» **The task**
Going through the data below, please show each line containing the string "sierra".

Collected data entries

....

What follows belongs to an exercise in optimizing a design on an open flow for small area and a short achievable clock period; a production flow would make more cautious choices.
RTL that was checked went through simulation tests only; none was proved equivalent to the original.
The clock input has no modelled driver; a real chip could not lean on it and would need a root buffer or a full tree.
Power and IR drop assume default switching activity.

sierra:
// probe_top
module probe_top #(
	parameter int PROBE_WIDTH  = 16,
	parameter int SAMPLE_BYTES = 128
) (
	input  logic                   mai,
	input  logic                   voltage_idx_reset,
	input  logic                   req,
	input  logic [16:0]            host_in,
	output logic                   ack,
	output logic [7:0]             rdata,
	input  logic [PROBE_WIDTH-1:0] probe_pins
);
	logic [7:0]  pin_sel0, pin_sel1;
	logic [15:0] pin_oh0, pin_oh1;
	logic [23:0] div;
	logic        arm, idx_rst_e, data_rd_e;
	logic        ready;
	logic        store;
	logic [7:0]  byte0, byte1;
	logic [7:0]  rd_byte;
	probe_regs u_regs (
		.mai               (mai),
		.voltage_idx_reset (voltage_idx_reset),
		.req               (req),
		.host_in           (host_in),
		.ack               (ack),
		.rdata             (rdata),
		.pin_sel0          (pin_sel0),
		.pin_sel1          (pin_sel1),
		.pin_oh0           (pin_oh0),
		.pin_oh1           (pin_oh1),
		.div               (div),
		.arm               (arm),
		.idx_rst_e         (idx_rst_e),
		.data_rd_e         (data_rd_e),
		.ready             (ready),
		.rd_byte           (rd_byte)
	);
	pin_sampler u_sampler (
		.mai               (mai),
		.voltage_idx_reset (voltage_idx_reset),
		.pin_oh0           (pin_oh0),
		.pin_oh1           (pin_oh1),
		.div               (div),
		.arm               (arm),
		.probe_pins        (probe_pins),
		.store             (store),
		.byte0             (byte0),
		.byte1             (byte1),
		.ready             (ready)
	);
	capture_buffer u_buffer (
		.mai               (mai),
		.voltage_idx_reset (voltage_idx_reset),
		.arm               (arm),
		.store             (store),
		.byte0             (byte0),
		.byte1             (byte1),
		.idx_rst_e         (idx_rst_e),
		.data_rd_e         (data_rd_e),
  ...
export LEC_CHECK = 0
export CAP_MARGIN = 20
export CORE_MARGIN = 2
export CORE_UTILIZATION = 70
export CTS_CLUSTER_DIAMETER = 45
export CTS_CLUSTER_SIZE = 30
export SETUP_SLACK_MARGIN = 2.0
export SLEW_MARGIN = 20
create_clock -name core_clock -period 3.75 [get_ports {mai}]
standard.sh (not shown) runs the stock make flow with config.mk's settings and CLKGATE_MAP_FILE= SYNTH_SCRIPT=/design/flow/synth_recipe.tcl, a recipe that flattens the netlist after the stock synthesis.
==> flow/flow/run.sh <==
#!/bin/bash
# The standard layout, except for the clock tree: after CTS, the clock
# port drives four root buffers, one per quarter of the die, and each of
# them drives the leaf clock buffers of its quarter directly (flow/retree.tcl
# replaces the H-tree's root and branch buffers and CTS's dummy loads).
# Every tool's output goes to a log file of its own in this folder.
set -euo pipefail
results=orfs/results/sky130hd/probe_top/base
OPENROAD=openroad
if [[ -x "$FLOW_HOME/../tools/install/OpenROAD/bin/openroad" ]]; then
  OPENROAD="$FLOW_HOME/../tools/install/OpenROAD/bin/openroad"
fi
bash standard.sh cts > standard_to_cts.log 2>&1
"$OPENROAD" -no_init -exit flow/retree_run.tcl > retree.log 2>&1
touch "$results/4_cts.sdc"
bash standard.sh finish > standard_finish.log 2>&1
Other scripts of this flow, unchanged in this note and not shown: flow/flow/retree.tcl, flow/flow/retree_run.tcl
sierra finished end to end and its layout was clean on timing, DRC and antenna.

....

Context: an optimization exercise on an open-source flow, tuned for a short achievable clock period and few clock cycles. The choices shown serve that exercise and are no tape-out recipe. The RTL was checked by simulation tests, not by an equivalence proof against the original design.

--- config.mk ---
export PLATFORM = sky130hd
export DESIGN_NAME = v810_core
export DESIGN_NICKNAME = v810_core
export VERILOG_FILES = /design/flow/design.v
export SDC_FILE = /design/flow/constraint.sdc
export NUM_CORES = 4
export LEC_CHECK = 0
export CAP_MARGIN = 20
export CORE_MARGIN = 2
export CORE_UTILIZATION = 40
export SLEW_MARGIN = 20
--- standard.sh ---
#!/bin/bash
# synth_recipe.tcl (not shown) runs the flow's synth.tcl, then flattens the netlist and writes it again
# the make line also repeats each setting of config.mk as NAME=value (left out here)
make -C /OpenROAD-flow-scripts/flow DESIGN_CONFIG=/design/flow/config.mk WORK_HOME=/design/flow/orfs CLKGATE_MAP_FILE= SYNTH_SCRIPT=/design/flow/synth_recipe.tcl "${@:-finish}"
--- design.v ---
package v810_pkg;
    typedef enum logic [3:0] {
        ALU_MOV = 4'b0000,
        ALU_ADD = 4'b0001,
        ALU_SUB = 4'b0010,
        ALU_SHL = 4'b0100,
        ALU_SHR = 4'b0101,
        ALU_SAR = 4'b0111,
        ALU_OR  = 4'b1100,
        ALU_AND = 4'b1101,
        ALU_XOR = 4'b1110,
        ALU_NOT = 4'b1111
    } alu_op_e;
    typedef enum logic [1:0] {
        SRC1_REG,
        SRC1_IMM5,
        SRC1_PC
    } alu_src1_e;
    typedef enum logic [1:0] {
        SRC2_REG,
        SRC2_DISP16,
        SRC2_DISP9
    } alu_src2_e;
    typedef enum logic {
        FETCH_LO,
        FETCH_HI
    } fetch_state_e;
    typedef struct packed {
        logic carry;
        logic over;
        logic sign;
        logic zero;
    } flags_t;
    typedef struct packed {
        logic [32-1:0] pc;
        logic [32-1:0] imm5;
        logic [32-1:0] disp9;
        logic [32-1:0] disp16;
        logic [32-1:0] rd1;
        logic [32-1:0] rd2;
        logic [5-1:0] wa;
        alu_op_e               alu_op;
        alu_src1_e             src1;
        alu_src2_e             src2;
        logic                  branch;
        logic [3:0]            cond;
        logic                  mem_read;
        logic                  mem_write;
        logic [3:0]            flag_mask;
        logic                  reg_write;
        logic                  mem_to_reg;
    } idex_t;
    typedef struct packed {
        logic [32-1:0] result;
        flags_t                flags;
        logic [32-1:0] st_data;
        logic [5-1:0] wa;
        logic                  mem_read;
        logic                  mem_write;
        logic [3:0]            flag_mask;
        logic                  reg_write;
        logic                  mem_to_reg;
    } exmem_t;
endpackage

....

» **Task output**
sierra:
sierra finished end to end and its layout was clean on timing, DRC and antenna.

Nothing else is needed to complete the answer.